Rio Tinto a Cash-Cow in Commodities Bull Market
Montreal, Canada
Anglo-American heavyweight, Rio Tinto (NYSE-RIO) packs a serious punch. Like its competitor, Australian giant, BHP Billiton (NYSE-BHP), earnings have been nothing short of spectacular since 2002. Rio has its hands in almost every facet of the commodity production chain, including coal, base metals, uranium, oil, salt – you name it.
An original investment of $10,000 back in 2002 would now be worth more than $80,000, including dividends. The company just boosted its dividend payout by 20% and is buying back about $5 billion dollars’ worth of its shares this year.
Rio Tinto is now on the acquisition trail once again after hunkering down following the 2008-2009 financial crises.

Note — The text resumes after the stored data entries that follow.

<file path="config.mk">
export PLATFORM = sky130hd
export DESIGN_NAME = chained_idiom_scan
export DESIGN_NICKNAME = d
export VERILOG_FILES = /design/src/rtl/cis_pkg.sv /design/src/rtl/cis_front.sv /design/src/rtl/cis_queue.sv /design/src/rtl/cis_back.sv /design/src/rtl/chained_idiom_scan.sv
export SDC_FILE = /design/constraint.sdc
export NUM_CORES = 1
export LEC_CHECK = 0
export BUFFER_PORTS_ARGS = -buffer_cell sky130_fd_sc_hd__buf_2
export CAP_MARGIN = 25
export CORE_UTILIZATION = 66
export DETAILED_ROUTE_END_ITERATION = 8
export PLACE_DENSITY = 0.85
export SYNTH_ARGS = -nofsm -noshare
export SYNTH_HDL_FRONTEND = slang
export SYNTH_SLANG_ARGS = --single-unit
</file>
<file path="constraint.sdc">
create_clock -name i_clk -period 8 [get_ports i_clk]
set_clock_uncertainty 0.1 [all_clocks]
set_input_delay 1.6 -clock i_clk [delete_from_list [all_inputs] [get_ports i_clk]]
set_output_delay 1.6 -clock i_clk [all_outputs]
set_load 0.01 [all_outputs]
</file>
--- config.mk ---
export PLATFORM = sky130hd
export DESIGN_NAME = ncomix_cell
export DESIGN_NICKNAME = d
export VERILOG_FILES = /design/src/rtl/ncomix_pkg.sv /design/src/rtl/ncomix_cell.sv
export SDC_FILE = /design/constraint.sdc
export NUM_CORES = 1
export LEC_CHECK = 0
export BUFFER_PORTS_ARGS = -buffer_cell sky130_fd_sc_hd__buf_2
export CAP_MARGIN = 20
export CORE_MARGIN = 10
export CORE_UTILIZATION = 30
export DETAILED_ROUTE_END_ITERATION = 8
export PLACE_DENSITY_LB_ADDON = 0.1
export SLEW_MARGIN = 20
export SYNTH_ARGS = -nofsm -noshare
export SYNTH_HDL_FRONTEND = slang
export SYNTH_SLANG_ARGS = --single-unit
--- constraint.sdc ---
create_clock -name clk -period 11.9 [get_ports clk]
set_input_delay 1.785 -clock clk [delete_from_list [all_inputs] [get_ports clk]]
set_output_delay 1.785 -clock clk [all_outputs]
set_load 0.01 [all_outputs]
--- src/rtl/ncomix_pkg.sv ---
// Shared types, constants and the arctangent table of the NCO mixer.
// No dependencies; every module file imports this package.
package ncomix_pkg;

  localparam int SAMPLE_W    = 16;
  localparam int PORT_PHASE_W = 32;
  localparam int ANGLE_W     = 32;
  localparam int PHASE_W_DEF = 32;
  localparam int STAGES_DEF  = 16;
  localparam int GAIN_FRAC   = 24;
  localparam int INV_GAIN_Q24 = 10188014;
  // Datapath width: sample, gain fraction, CORDIC growth and rounding headroom.
  localparam int DW          = SAMPLE_W + GAIN_FRAC + 2;
  localparam int CFG_IDX_W   = 2;
  localparam int CFG_DATA_W  = 32;

  localparam logic [CFG_IDX_W-1:0] REG_PHASE_INCREMENT = 2'd0;
  localparam logic [CFG_IDX_W-1:0] REG_START_PHASE     = 2'd1;

  typedef struct packed {
    logic signed [SAMPLE_W-1:0] sample_i;
    logic signed [SAMPLE_W-1:0] sample_q;
    logic                       restart;
  } ncomix_in_t;

  typedef struct packed {
    logic signed [SAMPLE_W-1:0] out_i;
    logic signed [SAMPLE_W-1:0] out_q;
    logic [PORT_PHASE_W-1:0]    next_phase;
  } ncomix_out_t;

  // One slot of the rotation chain.
  typedef struct packed {
    logic                      valid;
    logic signed [DW-1:0]      x;
    logic signed [DW-1:0]      y;
    logic signed [ANGLE_W-1:0] z;
    logic [PORT_PHASE_W-1:0]   next_phase;
  } ncomix_vec_t;

  // atan(2^-k) in units of 2^-32 turn, rounded.
  function automatic logic [ANGLE_W-1:0] ncomix_atan(input int unsigned k);
    logic [ANGLE_W-1:0] a;
    case (k)
      0:  a = 32'd536870912;
      1:  a = 32'd316933406;
      2:  a = 32'd167458907;
      3:  a = 32'd85004756;
      4:  a = 32'd42667331;
      5:  a = 32'd21354465;
      6:  a = 32'd10679838;
      7:  a = 32'd5340245;
      8:  a = 32'd2670163;
      9:  a = 32'd1335087;
      10: a = 32'd667544;
      11: a = 32'd333772;
      12: a = 32'd166886;
      13: a = 32'd83443;
      14: a = 32'd41722;
      15: a = 32'd20861;
      16: a = 32'd10430;
      17: a = 32'd5215;
      18: a = 32'd2608;
      19: a = 32'd1304;
      20: a = 32'd652;
      21: a = 32'd326;
      22: a = 32'd163;
      23: a = 32'd81;
      24: a = 32'd41;
      25: a = 32'd20;
      26: a = 32'd10;
      27: a = 32'd5;
      28: a = 32'd3;
      29: a = 32'd1;
      30: a = 32'd1;
      default: a = 32'd0;
    endcase
    return a;
  endfunction

endpackage
## config.mk

```make
export PLATFORM = sky130hd
export DESIGN_NAME = ncomix_front
export DESIGN_NICKNAME = d
export VERILOG_FILES = /design/src/rtl/ncomix_pkg.sv /design/src/rtl/ncomix_front.sv
export SDC_FILE = /design/constraint.sdc
export NUM_CORES = 1
export LEC_CHECK = 0
export BUFFER_PORTS_ARGS = -buffer_cell sky130_fd_sc_hd__buf_2
export CAP_MARGIN = 40
export CORE_MARGIN = 2
export CORE_UTILIZATION = 47
export DETAILED_ROUTE_END_ITERATION = 7
export PLACE_DENSITY = 0.66
export SLEW_MARGIN = 0
export SYNTH_ARGS = -nofsm -noshare
export SYNTH_HDL_FRONTEND = slang
export SYNTH_SLANG_ARGS = --single-unit
```

## constraint.sdc

```tcl
create_clock -name clk -period 10.73 [get_ports clk]
set_input_delay 1.073 -clock clk [delete_from_list [all_inputs] [get_ports clk]]
set_output_delay 1.073 -clock clk [all_outputs]
set_load 0.01 [all_outputs]
```
$ cat src/rtl/ncomix_pkg.sv
// Shared types, constants and the arctangent table of the NCO mixer.
// No dependencies; every module file imports this package.
package ncomix_pkg;

  localparam int SAMPLE_W    = 16;
  localparam int PORT_PHASE_W = 32;
  localparam int ANGLE_W     = 32;
  localparam int PHASE_W_DEF = 32;
  localparam int STAGES_DEF  = 16;
  localparam int GAIN_FRAC   = 24;
  localparam int INV_GAIN_Q24 = 10188014;
  // Datapath width: sample, gain fraction, CORDIC growth and rounding headroom.
  localparam int DW          = SAMPLE_W + GAIN_FRAC + 2;
  localparam int CFG_IDX_W   = 2;
  localparam int CFG_DATA_W  = 32;

  localparam logic [CFG_IDX_W-1:0] REG_PHASE_INCREMENT = 2'd0;
  localparam logic [CFG_IDX_W-1:0] REG_START_PHASE     = 2'd1;

  typedef struct packed {
    logic signed [SAMPLE_W-1:0] sample_i;
    logic signed [SAMPLE_W-1:0] sample_q;
    logic                       restart;
  } ncomix_in_t;

  typedef struct packed {
    logic signed [SAMPLE_W-1:0] out_i;
    logic signed [SAMPLE_W-1:0] out_q;
    logic [PORT_PHASE_W-1:0]    next_phase;
  } ncomix_out_t;

  // One slot of the rotation chain.
  typedef struct packed {
    logic                      valid;
    logic signed [DW-1:0]      x;
    logic signed [DW-1:0]      y;
    logic signed [ANGLE_W-1:0] z;
    logic [PORT_PHASE_W-1:0]   next_phase;
  } ncomix_vec_t;

  // atan(2^-k) in units of 2^-32 turn, rounded.
  function automatic logic [ANGLE_W-1:0] ncomix_atan(input int unsigned k);
    logic [ANGLE_W-1:0] a;
    case (k)
      0:  a = 32'd536870912;
      1:  a = 32'd316933406;
      2:  a = 32'd167458907;
      3:  a = 32'd85004756;
      4:  a = 32'd42667331;
      5:  a = 32'd21354465;
      6:  a = 32'd10679838;
      7:  a = 32'd5340245;
      8:  a = 32'd2670163;
      9:  a = 32'd1335087;
      10: a = 32'd667544;
      11: a = 32'd333772;
      12: a = 32'd166886;
      13: a = 32'd83443;
      14: a = 32'd41722;
      15: a = 32'd20861;
      16: a = 32'd10430;
      17: a = 32'd5215;
      18: a = 32'd2608;
      19: a = 32'd1304;
      20: a = 32'd652;
      21: a = 32'd326;
      22: a = 32'd163;
      23: a = 32'd81;
      24: a = 32'd41;
      25: a = 32'd20;
      26: a = 32'd10;
      27: a = 32'd5;
      28: a = 32'd3;
      29: a = 32'd1;
      30: a = 32'd1;
      default: a = 32'd0;
    endcase
    return a;
  endfunction

endpackage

Over the last two years, the company has reduced its debt load by 77% or from $18.9 billion dollars in 2009 to $4.3 billion dollars now. Rio has several billion dollars in fresh cash and wants to boost its stake in the potash sector.
If Rio Tinto was a sovereign nation, its credit rating would be among the highest grade or AAA. The company has a bull market in raw materials, continues to reduce its net debt and has more cash-flow than some governments.
From its all-time high in June 2008 at $123.75, the stock is down 40%. I’d be looking to buy Rio Tinto on any intermittent price weakness, which should materialize at some point for commodities after an explosive rally since last Labor Day.